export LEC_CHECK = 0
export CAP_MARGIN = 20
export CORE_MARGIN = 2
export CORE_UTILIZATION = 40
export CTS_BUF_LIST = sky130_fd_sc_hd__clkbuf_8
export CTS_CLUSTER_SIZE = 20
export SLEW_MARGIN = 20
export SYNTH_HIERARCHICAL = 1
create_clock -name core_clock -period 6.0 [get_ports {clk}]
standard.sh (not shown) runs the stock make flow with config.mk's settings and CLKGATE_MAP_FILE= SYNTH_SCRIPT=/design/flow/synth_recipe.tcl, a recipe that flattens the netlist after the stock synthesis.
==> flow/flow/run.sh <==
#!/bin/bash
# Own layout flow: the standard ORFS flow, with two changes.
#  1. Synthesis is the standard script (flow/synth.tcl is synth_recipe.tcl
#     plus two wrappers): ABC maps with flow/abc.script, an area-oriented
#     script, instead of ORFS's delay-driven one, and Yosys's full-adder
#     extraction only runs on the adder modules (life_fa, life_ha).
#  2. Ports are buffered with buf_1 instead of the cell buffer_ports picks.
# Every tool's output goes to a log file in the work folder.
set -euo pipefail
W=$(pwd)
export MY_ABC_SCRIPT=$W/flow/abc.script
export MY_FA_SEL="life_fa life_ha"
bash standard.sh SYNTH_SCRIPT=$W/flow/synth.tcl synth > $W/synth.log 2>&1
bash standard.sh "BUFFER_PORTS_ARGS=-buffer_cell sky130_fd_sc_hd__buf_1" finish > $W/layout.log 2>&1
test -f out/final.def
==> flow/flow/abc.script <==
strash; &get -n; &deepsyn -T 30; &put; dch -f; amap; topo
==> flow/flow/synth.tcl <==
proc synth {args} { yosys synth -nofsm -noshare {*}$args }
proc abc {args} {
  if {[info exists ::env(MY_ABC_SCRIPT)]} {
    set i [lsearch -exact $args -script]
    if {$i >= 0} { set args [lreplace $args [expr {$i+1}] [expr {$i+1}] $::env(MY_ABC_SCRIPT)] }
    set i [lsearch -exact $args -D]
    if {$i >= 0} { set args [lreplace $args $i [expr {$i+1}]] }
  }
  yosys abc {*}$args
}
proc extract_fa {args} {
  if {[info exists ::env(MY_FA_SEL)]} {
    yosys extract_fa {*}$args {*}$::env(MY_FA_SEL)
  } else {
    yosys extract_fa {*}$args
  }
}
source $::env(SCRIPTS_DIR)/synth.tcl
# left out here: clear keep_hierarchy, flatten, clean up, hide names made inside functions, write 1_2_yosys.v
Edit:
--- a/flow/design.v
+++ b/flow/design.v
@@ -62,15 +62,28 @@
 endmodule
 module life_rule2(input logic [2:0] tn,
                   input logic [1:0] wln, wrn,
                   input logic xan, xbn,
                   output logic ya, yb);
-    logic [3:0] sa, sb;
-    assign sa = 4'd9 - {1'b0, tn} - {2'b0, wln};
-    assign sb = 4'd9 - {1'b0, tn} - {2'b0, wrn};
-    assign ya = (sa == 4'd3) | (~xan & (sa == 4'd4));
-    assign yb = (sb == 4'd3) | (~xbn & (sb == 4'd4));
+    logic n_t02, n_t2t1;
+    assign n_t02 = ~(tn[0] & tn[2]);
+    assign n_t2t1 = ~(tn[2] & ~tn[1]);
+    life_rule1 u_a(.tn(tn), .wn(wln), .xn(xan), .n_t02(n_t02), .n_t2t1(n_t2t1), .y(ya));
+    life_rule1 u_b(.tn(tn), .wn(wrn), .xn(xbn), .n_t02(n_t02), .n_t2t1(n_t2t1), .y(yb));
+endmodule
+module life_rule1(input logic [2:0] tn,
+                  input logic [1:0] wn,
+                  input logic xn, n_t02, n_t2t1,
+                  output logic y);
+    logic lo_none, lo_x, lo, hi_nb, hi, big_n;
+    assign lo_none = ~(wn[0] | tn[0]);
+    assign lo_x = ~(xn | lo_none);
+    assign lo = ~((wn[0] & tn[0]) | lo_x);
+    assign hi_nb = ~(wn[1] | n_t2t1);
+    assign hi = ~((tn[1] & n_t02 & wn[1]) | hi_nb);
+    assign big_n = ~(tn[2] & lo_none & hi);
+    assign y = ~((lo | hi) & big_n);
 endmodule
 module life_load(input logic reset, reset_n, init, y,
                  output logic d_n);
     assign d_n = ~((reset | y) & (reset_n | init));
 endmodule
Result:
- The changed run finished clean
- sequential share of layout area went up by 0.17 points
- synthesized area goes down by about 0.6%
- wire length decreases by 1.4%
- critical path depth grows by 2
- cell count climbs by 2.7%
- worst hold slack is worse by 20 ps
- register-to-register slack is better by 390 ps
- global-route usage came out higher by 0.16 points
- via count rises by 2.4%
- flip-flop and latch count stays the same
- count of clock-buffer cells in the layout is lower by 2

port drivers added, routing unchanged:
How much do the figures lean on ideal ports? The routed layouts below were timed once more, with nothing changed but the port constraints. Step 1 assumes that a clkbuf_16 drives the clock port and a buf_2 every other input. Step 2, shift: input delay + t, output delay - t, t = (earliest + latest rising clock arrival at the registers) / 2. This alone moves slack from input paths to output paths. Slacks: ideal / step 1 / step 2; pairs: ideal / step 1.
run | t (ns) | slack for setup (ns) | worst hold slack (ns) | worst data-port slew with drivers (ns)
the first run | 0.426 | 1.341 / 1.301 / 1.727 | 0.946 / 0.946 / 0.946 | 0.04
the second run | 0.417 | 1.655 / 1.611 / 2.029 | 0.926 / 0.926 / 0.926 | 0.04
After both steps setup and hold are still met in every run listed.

——

• [The problem] What you should produce is an exact retyping of every line above.

• [Expected answer]
export LEC_CHECK = 0
export CAP_MARGIN = 20
export CORE_MARGIN = 2
export CORE_UTILIZATION = 40
export CTS_BUF_LIST = sky130_fd_sc_hd__clkbuf_8
export CTS_CLUSTER_SIZE = 20
export SLEW_MARGIN = 20
export SYNTH_HIERARCHICAL = 1
create_clock -name core_clock -period 6.0 [get_ports {clk}]
standard.sh (not shown) runs the stock make flow with config.mk's settings and CLKGATE_MAP_FILE= SYNTH_SCRIPT=/design/flow/synth_recipe.tcl, a recipe that flattens the netlist after the stock synthesis.
==> flow/flow/run.sh <==
#!/bin/bash
# Own layout flow: the standard ORFS flow, with two changes.
#  1. Synthesis is the standard script (flow/synth.tcl is synth_recipe.tcl
#     plus two wrappers): ABC maps with flow/abc.script, an area-oriented
#     script, instead of ORFS's delay-driven one, and Yosys's full-adder
#     extraction only runs on the adder modules (life_fa, life_ha).
#  2. Ports are buffered with buf_1 instead of the cell buffer_ports picks.
# Every tool's output goes to a log file in the work folder.
set -euo pipefail
W=$(pwd)
export MY_ABC_SCRIPT=$W/flow/abc.script
export MY_FA_SEL="life_fa life_ha"
bash standard.sh SYNTH_SCRIPT=$W/flow/synth.tcl synth > $W/synth.log 2>&1
bash standard.sh "BUFFER_PORTS_ARGS=-buffer_cell sky130_fd_sc_hd__buf_1" finish > $W/layout.log 2>&1
test -f out/final.def
==> flow/flow/abc.script <==
strash; &get -n; &deepsyn -T 30; &put; dch -f; amap; topo
==> flow/flow/synth.tcl <==
proc synth {args} { yosys synth -nofsm -noshare {*}$args }
proc abc {args} {
  if {[info exists ::env(MY_ABC_SCRIPT)]} {
    set i [lsearch -exact $args -script]
    if {$i >= 0} { set args [lreplace $args [expr {$i+1}] [expr {$i+1}] $::env(MY_ABC_SCRIPT)] }
    set i [lsearch -exact $args -D]
    if {$i >= 0} { set args [lreplace $args $i [expr {$i+1}]] }
  }
  yosys abc {*}$args
}
proc extract_fa {args} {
  if {[info exists ::env(MY_FA_SEL)]} {
    yosys extract_fa {*}$args {*}$::env(MY_FA_SEL)
  } else {
    yosys extract_fa {*}$args
  }
}
source $::env(SCRIPTS_DIR)/synth.tcl
# left out here: clear keep_hierarchy, flatten, clean up, hide names made inside functions, write 1_2_yosys.v
Edit:
--- a/flow/design.v
+++ b/flow/design.v
@@ -62,15 +62,28 @@
 endmodule
 module life_rule2(input logic [2:0] tn,
                   input logic [1:0] wln, wrn,
                   input logic xan, xbn,
                   output logic ya, yb);
-    logic [3:0] sa, sb;
-    assign sa = 4'd9 - {1'b0, tn} - {2'b0, wln};
-    assign sb = 4'd9 - {1'b0, tn} - {2'b0, wrn};
-    assign ya = (sa == 4'd3) | (~xan & (sa == 4'd4));
-    assign yb = (sb == 4'd3) | (~xbn & (sb == 4'd4));
+    logic n_t02, n_t2t1;
+    assign n_t02 = ~(tn[0] & tn[2]);
+    assign n_t2t1 = ~(tn[2] & ~tn[1]);
+    life_rule1 u_a(.tn(tn), .wn(wln), .xn(xan), .n_t02(n_t02), .n_t2t1(n_t2t1), .y(ya));
+    life_rule1 u_b(.tn(tn), .wn(wrn), .xn(xbn), .n_t02(n_t02), .n_t2t1(n_t2t1), .y(yb));
+endmodule
+module life_rule1(input logic [2:0] tn,
+                  input logic [1:0] wn,
+                  input logic xn, n_t02, n_t2t1,
+                  output logic y);
+    logic lo_none, lo_x, lo, hi_nb, hi, big_n;
+    assign lo_none = ~(wn[0] | tn[0]);
+    assign lo_x = ~(xn | lo_none);
+    assign lo = ~((wn[0] & tn[0]) | lo_x);
+    assign hi_nb = ~(wn[1] | n_t2t1);
+    assign hi = ~((tn[1] & n_t02 & wn[1]) | hi_nb);
+    assign big_n = ~(tn[2] & lo_none & hi);
+    assign y = ~((lo | hi) & big_n);
 endmodule
 module life_load(input logic reset, reset_n, init, y,
                  output logic d_n);
     assign d_n = ~((reset | y) & (reset_n | init));
 endmodule
Result:
- The changed run finished clean
- sequential share of layout area went up by 0.17 points
- synthesized area goes down by about 0.6%
- wire length decreases by 1.4%
- critical path depth grows by 2
- cell count climbs by 2.7%
- worst hold slack is worse by 20 ps
- register-to-register slack is better by 390 ps
- global-route usage came out higher by 0.16 points
- via count rises by 2.4%
- flip-flop and latch count stays the same
- count of clock-buffer cells in the layout is lower by 2

port drivers added, routing unchanged:
How much do the figures lean on ideal ports? The routed layouts below were timed once more, with nothing changed but the port constraints. Step 1 assumes that a clkbuf_16 drives the clock port and a buf_2 every other input. Step 2, shift: input delay + t, output delay - t, t = (earliest + latest rising clock arrival at the registers) / 2. This alone moves slack from input paths to output paths. Slacks: ideal / step 1 / step 2; pairs: ideal / step 1.
run | t (ns) | slack for setup (ns) | worst hold slack (ns) | worst data-port slew with drivers (ns)
the first run | 0.426 | 1.341 / 1.301 / 1.727 | 0.946 / 0.946 / 0.946 | 0.04
the second run | 0.417 | 1.655 / 1.611 / 2.029 | 0.926 / 0.926 / 0.926 | 0.04
After both steps setup and hold are still met in every run listed.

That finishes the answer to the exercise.